:: Requirement ::
Only certain lines below are wanted: those starting at the line containing "export CTS_CLUSTER_DIAMETER = 60" and ending at the line containing "global routing: 159", both included, each retyped exactly.

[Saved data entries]
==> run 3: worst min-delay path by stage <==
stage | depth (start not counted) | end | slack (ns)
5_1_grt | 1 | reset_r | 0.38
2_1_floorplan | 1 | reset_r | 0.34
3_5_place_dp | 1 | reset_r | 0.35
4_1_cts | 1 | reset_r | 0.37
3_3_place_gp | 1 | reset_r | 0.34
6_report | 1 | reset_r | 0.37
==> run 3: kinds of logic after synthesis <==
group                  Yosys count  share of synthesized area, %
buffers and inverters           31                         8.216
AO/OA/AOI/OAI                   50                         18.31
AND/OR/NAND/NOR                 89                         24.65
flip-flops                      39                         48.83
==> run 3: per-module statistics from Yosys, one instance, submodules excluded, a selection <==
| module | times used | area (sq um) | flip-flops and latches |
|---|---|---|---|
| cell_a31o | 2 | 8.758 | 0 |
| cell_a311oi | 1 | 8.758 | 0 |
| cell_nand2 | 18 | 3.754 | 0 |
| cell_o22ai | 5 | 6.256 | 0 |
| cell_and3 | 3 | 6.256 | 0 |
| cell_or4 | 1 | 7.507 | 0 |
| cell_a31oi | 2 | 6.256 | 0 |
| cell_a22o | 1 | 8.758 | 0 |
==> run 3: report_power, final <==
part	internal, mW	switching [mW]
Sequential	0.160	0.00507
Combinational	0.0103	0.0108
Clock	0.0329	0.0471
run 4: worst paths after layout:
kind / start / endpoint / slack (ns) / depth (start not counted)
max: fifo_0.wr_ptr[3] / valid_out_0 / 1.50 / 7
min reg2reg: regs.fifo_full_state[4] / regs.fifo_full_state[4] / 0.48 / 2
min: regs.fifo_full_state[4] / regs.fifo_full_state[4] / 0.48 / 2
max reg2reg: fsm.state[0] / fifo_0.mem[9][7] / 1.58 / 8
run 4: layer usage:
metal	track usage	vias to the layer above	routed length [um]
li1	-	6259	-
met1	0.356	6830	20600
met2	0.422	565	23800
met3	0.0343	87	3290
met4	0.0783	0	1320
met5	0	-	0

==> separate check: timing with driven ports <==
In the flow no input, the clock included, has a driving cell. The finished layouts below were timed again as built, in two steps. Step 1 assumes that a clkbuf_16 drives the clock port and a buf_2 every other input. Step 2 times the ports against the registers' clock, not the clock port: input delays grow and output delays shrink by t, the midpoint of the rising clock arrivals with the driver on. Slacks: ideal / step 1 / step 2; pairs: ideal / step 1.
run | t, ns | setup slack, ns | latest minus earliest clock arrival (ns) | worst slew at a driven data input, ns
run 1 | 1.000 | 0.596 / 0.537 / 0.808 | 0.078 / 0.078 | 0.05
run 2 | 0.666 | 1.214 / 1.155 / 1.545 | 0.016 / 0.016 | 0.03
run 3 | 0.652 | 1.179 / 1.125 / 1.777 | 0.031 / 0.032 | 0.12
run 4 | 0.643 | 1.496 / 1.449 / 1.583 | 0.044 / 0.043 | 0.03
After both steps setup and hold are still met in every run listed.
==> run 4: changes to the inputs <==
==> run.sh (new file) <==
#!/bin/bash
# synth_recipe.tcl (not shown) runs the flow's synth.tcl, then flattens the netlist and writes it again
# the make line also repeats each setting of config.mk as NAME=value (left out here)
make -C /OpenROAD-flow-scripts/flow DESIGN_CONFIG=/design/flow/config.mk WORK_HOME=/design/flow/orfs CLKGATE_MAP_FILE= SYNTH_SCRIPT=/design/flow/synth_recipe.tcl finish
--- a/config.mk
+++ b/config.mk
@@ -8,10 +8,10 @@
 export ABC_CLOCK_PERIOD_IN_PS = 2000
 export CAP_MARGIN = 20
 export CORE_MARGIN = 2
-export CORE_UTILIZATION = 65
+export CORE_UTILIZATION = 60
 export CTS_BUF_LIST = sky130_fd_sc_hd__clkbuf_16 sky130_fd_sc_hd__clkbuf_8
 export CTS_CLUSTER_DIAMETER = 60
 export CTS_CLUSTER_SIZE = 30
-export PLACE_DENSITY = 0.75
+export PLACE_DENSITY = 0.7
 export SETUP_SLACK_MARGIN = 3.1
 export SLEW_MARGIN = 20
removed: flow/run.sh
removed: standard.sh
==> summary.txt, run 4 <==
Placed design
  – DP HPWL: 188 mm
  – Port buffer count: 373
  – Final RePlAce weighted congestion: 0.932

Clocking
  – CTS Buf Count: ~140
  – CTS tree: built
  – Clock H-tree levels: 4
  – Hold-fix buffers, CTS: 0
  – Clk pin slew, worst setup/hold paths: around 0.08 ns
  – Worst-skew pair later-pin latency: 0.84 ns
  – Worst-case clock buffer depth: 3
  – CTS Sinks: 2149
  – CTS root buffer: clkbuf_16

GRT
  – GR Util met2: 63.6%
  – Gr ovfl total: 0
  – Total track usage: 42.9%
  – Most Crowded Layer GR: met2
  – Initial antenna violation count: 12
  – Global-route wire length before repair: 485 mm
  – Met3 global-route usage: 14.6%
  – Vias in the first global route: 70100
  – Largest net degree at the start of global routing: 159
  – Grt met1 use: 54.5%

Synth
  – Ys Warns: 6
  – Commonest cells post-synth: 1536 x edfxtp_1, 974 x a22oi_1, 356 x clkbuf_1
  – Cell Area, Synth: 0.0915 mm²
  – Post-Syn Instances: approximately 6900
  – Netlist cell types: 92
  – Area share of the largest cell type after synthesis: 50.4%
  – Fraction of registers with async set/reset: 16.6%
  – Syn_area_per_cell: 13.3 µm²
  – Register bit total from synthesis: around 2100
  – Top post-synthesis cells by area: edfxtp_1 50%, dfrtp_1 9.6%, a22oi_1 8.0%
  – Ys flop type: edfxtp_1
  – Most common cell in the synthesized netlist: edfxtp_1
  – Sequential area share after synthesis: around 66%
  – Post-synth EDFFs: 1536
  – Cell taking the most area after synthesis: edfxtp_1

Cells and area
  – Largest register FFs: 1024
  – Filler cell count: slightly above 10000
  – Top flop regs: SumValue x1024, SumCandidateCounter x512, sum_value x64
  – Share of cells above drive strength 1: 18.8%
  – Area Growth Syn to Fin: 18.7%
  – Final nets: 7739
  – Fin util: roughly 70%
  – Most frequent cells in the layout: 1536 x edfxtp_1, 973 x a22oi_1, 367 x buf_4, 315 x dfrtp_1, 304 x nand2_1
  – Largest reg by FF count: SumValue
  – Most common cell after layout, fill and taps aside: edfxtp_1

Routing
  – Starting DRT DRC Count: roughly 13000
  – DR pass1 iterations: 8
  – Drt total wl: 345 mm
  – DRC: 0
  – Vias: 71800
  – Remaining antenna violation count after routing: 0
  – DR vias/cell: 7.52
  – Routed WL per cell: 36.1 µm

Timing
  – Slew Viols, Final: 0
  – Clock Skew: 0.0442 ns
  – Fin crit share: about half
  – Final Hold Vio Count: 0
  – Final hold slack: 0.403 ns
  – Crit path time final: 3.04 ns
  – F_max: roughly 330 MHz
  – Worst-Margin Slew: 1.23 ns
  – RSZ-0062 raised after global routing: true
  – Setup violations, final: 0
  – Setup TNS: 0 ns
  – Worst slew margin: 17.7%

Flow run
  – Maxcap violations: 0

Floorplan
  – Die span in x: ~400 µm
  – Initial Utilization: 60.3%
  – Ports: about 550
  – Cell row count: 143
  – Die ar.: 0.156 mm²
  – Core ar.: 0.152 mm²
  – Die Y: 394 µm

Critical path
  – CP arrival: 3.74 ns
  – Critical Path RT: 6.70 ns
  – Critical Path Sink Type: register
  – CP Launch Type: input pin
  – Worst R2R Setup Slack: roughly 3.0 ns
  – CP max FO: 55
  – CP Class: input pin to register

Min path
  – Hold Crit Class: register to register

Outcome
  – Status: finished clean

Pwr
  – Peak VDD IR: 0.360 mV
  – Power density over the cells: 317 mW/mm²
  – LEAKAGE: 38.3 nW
Source: an optimization exercise on an open RTL-to-GDS flow (aim: small area and a short achievable clock period). Production flows keep margins and buffers that such runs may drop. At most, simulation tests tie the RTL to the original design; equivalence was not proved. Power figures rest on the tool's default switching activity, not on a simulated workload.

## matrix_dot_4x4
module matrix_dot_4x4 (
    input clk,
    input reset,
    input [7:0] A_in_0, A_in_1, A_in_2, A_in_3,
    input [7:0] B_in_0, B_in_1, B_in_2, B_in_3,
    output [31:0] C_out_00, C_out_01, C_out_02, C_out_03,
    output [31:0] C_out_10, C_out_11, C_out_12, C_out_13,
    output [31:0] C_out_20, C_out_21, C_out_22, C_out_23,
    output [31:0] C_out_30, C_out_31, C_out_32, C_out_33
);
For scale: roughly 5,300 cells after synthesis, about 1,100 flip-flops, about 580 I/O pins, about 57,000 um2 of cells after synthesis.
export LEC_CHECK = 0
export CAP_MARGIN = 5
export CORE_MARGIN = 2
export CORE_UTILIZATION = 40
export CTS_CLUSTER_DIAMETER = 120
export CTS_CLUSTER_SIZE = 24
export SETUP_SLACK_MARGIN = 2.6
export SLEW_MARGIN = 5
export SYNTH_HIERARCHICAL = 1
export TNS_END_PERCENT = 20
create_clock -name core_clock -period 5.0 [get_ports {clk}]
run.sh (not shown) runs the stock make flow with config.mk's settings and CLKGATE_MAP_FILE= SYNTH_SCRIPT=/design/flow/synth_recipe.tcl, a recipe that flattens the netlist after the stock synthesis.
Change:
- CAP_MARGIN: 5 -> 20
- SLEW_MARGIN: 5 -> 20
- TNS_END_PERCENT: 20 -> unset
Die area is unchanged.
Design area climbs by 1.6%.
Total power climbs by 4.6%.
Wire length climbs by 1.8%.
Synthesized cell count does not change.
Sequential share of layout area drops by 0.44 points.
Area after synthesis does not change.
Critical path depth stays the same.
Cell count climbs by 0.70%.
No functional check of the RTL was part of any run of this note.


Setup of run A:
Another version of the RTL of matrix_dot_4x4 (not shown whole).
Size in the first run: about 5,600 cells after synthesis, about 1,100 flip-flops, ~580 I/O pins, about 59,000 um2 of cells after synthesis.
==> flow/config.mk <==
export PLATFORM = sky130hd
export DESIGN_NAME = matrix_dot_4x4
export DESIGN_NICKNAME = matrix_dot_4x4
export VERILOG_FILES = /design/flow/design.v
export SDC_FILE = /design/flow/constraint.sdc
export NUM_CORES = 4
export LEC_CHECK = 0
export CAP_MARGIN = 20
export CORE_MARGIN = 2
export CORE_UTILIZATION = 40
export SETUP_SLACK_MARGIN = 2.6
export SLEW_MARGIN = 20
export SYNTH_HIERARCHICAL = 1
==> flow/constraint.sdc <==
create_clock -name core_clock -period 5.0 [get_ports {clk}]
set_input_delay 1.0000 -clock core_clock [delete_from_list [all_inputs] [get_ports {clk}]]
set_output_delay 1.0000 -clock core_clock [all_outputs]
set_load 0.01 [all_outputs]
Here is what was changed in the inputs of run B compared with run A.
- a change of SETUP_SLACK_MARGIN from 2.6 to 2.8
==> flow/flow/run.sh (new file) <==
#!/bin/bash
# Layout flow: the standard layout (standard.sh), with the port buffers
# made of plain buffers instead of the delay-cell footprint buffer_ports picks
# by default. Every tool's output goes to standard.log in this folder.
set -euo pipefail
export BUFFER_PORTS_ARGS="-buffer_cell sky130_fd_sc_hd__buf_4"
bash standard.sh finish > standard.log 2>&1
==> flow/standard.sh (new file) <==
#!/bin/bash
# synth_recipe.tcl (not shown) runs the flow's synth.tcl, then flattens the netlist and writes it again
# the make line also repeats each setting of config.mk as NAME=value (left out here)
make -C /OpenROAD-flow-scripts/flow DESIGN_CONFIG=/design/flow/config.mk WORK_HOME=/design/flow/orfs CLKGATE_MAP_FILE= SYNTH_SCRIPT=/design/flow/synth_recipe.tcl "${@:-finish}"
removed: flow/run.sh
## What came out
Per the comparison of run B with run A, highest clock frequency the design can meet now sits lower; fill cell instance count of the final layout decreased about 3%.
Final cell count is lower on run A


Setup of build 80:
Another version of the RTL of matrix_dot_4x4 (not shown whole).
Size in the first run: roughly 5200 cells after synthesis, ~1100 flip-flops, roughly 580 I/O pins.
## matrix_dot_4x4
module matrix_dot_4x4 (
    input clk,
    input reset,
    input [7:0] A_in_0, A_in_1, A_in_2, A_in_3,
    input [7:0] B_in_0, B_in_1, B_in_2, B_in_3,
    output [31:0] C_out_00, C_out_01, C_out_02, C_out_03,
    output [31:0] C_out_10, C_out_11, C_out_12, C_out_13,
    output [31:0] C_out_20, C_out_21, C_out_22, C_out_23,
    output [31:0] C_out_30, C_out_31, C_out_32, C_out_33
);
    reg [7:0] a0_0, a0_1, a0_2;
    reg [9:1] xa0_0, xa0_1, xa0_2;
    reg [7:0] a1_0, a1_1, a1_2;
    reg [9:1] xa1_0, xa1_1, xa1_2;
    reg [7:0] a2_0, a2_1, a2_2;
    reg [9:1] xa2_0, xa2_1, xa2_2;
    reg [7:0] a3_0, a3_1, a3_2;
    reg [9:1] xa3_0, xa3_1, xa3_2;
    reg [7:0] b0_0, b0_1, b0_2;
    reg [7:0] b1_0, b1_1, b1_2;
    reg [7:0] b2_0, b2_1, b2_2;
    reg [7:0] b3_0, b3_1, b3_2;
    reg [9:1] xb0_0, xb0_1, xb0_2;
    wire [9:1] a3n0;
    PE_x3 ua3n0 (.v(A_in_0), .y(a3n0));
    wire [9:1] a3n1;
    PE_x3 ua3n1 (.v(A_in_1), .y(a3n1));
    wire [9:1] a3n2;
    PE_x3 ua3n2 (.v(A_in_2), .y(a3n2));
    wire [9:1] a3n3;
    PE_x3 ua3n3 (.v(A_in_3), .y(a3n3));
    wire [9:1] b3n0;
    PE_x3 ub3n0 (.v(B_in_0), .y(b3n0));
  ...
clock: 5.0 ns
lec_check: 0
cap_margin: 20
core_margin: 2
core_utilization: 40
cts_cluster_diameter: 150
cts_cluster_size: 30
setup_slack_margin: 2.6
slew_margin: 20
synth_hierarchical: 1
Stock flow here: none of the scripts above is used.
Build 80 ended with every stage complete and zero timing, DRC or antenna violations.
### build 80 -> build 8
- clearing CTS_CLUSTER_SIZE, which used to be 30
- putting CTS_BUF_LIST at sky130_fd_sc_hd__clkbuf_4 sky130_fd_sc_hd__clkbuf_8 where nothing was set
- clearing CTS_CLUSTER_DIAMETER, which used to be 150
### Flow results
- Build 8 finished every step from synthesis to the final layout, and the layout passed the timing, design-rule and antenna checks.
- No stage failed in build 80, and the final checks on the layout all came back clean.
- Cmp build 8 vs build 80: number of vias per cell after detailed routing lower in build 8
- Relative to build 80, the sequential standard cell area of build 8 is higher by about 0.8%.
- Post-synthesis to final-layout area growth ends up higher on build 8.
- Diff build 80 -> build 8: sum of routed wire length over all layers now sits higher, clock distribution area overhead in the final layout +4.7 points, total power went up by about 13%.
- The run showing the smaller peak fanout along the critical path is build 8.
Inputs modified between build 8 and build 6:
- CTS_CLUSTER_SIZE now 30, previously not set
- CTS_BUF_LIST no longer set, was sky130_fd_sc_hd__clkbuf_4 sky130_fd_sc_hd__clkbuf_8
- CTS_CLUSTER_DIAMETER now 150, previously not set
- TNS_END_PERCENT now 20, previously not set
Notes after the runs:
Compared with build 8, in build 6 buffer share of cell area decreased 0.55 points, critical path depth dropped 11.
Share of final-layout standard cells stronger than drive strength 1 ended up 16 points lower on build 6 than on build 8.
Taking build 8 as the reference, in build 6 worst reg2reg path depth now larger; hold slack now larger; fmax now larger; sequential cell area now smaller; count of placed standard cells including taps comparable.
Taking build 6 over build 8, the worst-case vdd ir drop ratio works out to 1.11.
Post-CTS resize count, build 8 and build 6: lower on build 6
No stage failed in build 6, and the final checks on the layout all came back clean.
Looking at fraction of power consumed by the clock network, build 6 sits 7.1 points lower than build 8 does.
--- input diff build 6..build 30 ---
- CTS_CLUSTER_DIAMETER: 150 -> unset
- CTS_CLUSTER_SIZE: 30 -> unset
- TNS_END_PERCENT: 20 -> unset
- CTS_BUF_LIST: unset -> sky130_fd_sc_hd__clkbuf_4 sky130_fd_sc_hd__clkbuf_8
==> flow/flow/run.sh (new file) <==
#!/bin/bash
# Layout flow: the standard layout (standard.sh), with the port buffers
# made of plain buffers instead of the delay-cell footprint buffer_ports picks
# by default. Every tool's output goes to standard.log in this folder.
set -euo pipefail
export BUFFER_PORTS_ARGS="-buffer_cell sky130_fd_sc_hd__buf_2"
bash standard.sh finish > standard.log 2>&1
==> flow/standard.sh (new file) <==
#!/bin/bash
# synth_recipe.tcl (not shown) runs the flow's synth.tcl, then flattens the netlist and writes it again
# the make line also repeats each setting of config.mk as NAME=value (left out here)
make -C /OpenROAD-flow-scripts/flow DESIGN_CONFIG=/design/flow/config.mk WORK_HOME=/design/flow/orfs CLKGATE_MAP_FILE= SYNTH_SCRIPT=/design/flow/synth_recipe.tcl "${@:-finish}"
removed: flow/run.sh
Findings:
Looking only at final instance area, and setting everything else aside, the lower value of build 6 and build 30 goes to build 6.
[build 30] number of global-route vias before repair rose 1592 relative to build 6
Of build 6 and build 30, the higher first-iteration DRC count belongs to build 30.
For total power draw, dividing the value from build 6 by the value from build 30 gives 0.843.
Critical path depth: build 30 vs build 6 up 10
No functional check of the RTL was part of any run of this note.

what the ideal ports hide:
No port has a modelled driver above. Below, the same layouts with a new extraction and two added sets of constraints.
Step 1 sets driving cells, clkbuf_16 on the clock port and buf_2 on the other inputs (assumed; they add their load-dependent delay and slew).
Step 2, shift: input delay + t, output delay - t, t = (earliest + latest rising clock arrival at the registers) / 2. This alone moves slack from input paths to output paths.
a / b / c = ideal ports / drivers / drivers and shift; a / b = the first two.
| run | shift t [ns] | slack for setup (ns) | worst setup path at the end | pins driven straight from the clock port |
|---|---|---|---|---|
| the first run of note 1 | 0.748 | 2.282 / 2.282 / 1.782 | input to register | 1 |
| the second run of note 1 | 0.751 | 2.289 / 2.289 / 1.821 | input to register | 1 |
| run A | 0.799 | 2.507 / 2.465 / 1.768 | input to register | 1 |
| run B | 0.790 | 2.450 / 2.450 / 1.955 | input to register | 1 |
| build 80 | 0.730 | 2.439 / 2.439 / 1.844 | input to register | 1 |
| build 8 | 0.989 | 2.396 / 2.396 / 1.553 | input to register | 1 |
| build 6 | 0.737 | 2.409 / 2.334 / 1.687 | input to register | 1 |
| build 30 | 0.948 | 2.470 / 2.438 / 1.795 | input to register | 1 |
After both steps setup and hold are still met in every run listed. The setup slack of build 8, which loses most, moves by 0.000 ns with the drivers and by -0.843 ns with both steps.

:: Task result ::
 export CTS_CLUSTER_DIAMETER = 60
 export CTS_CLUSTER_SIZE = 30
-export PLACE_DENSITY = 0.75
+export PLACE_DENSITY = 0.7
 export SETUP_SLACK_MARGIN = 3.1
 export SLEW_MARGIN = 20
removed: flow/run.sh
removed: standard.sh
==> summary.txt, run 4 <==
Placed design
  – DP HPWL: 188 mm
  – Port buffer count: 373
  – Final RePlAce weighted congestion: 0.932

Clocking
  – CTS Buf Count: ~140
  – CTS tree: built
  – Clock H-tree levels: 4
  – Hold-fix buffers, CTS: 0
  – Clk pin slew, worst setup/hold paths: around 0.08 ns
  – Worst-skew pair later-pin latency: 0.84 ns
  – Worst-case clock buffer depth: 3
  – CTS Sinks: 2149
  – CTS root buffer: clkbuf_16

GRT
  – GR Util met2: 63.6%
  – Gr ovfl total: 0
  – Total track usage: 42.9%
  – Most Crowded Layer GR: met2
  – Initial antenna violation count: 12
  – Global-route wire length before repair: 485 mm
  – Met3 global-route usage: 14.6%
  – Vias in the first global route: 70100
  – Largest net degree at the start of global routing: 159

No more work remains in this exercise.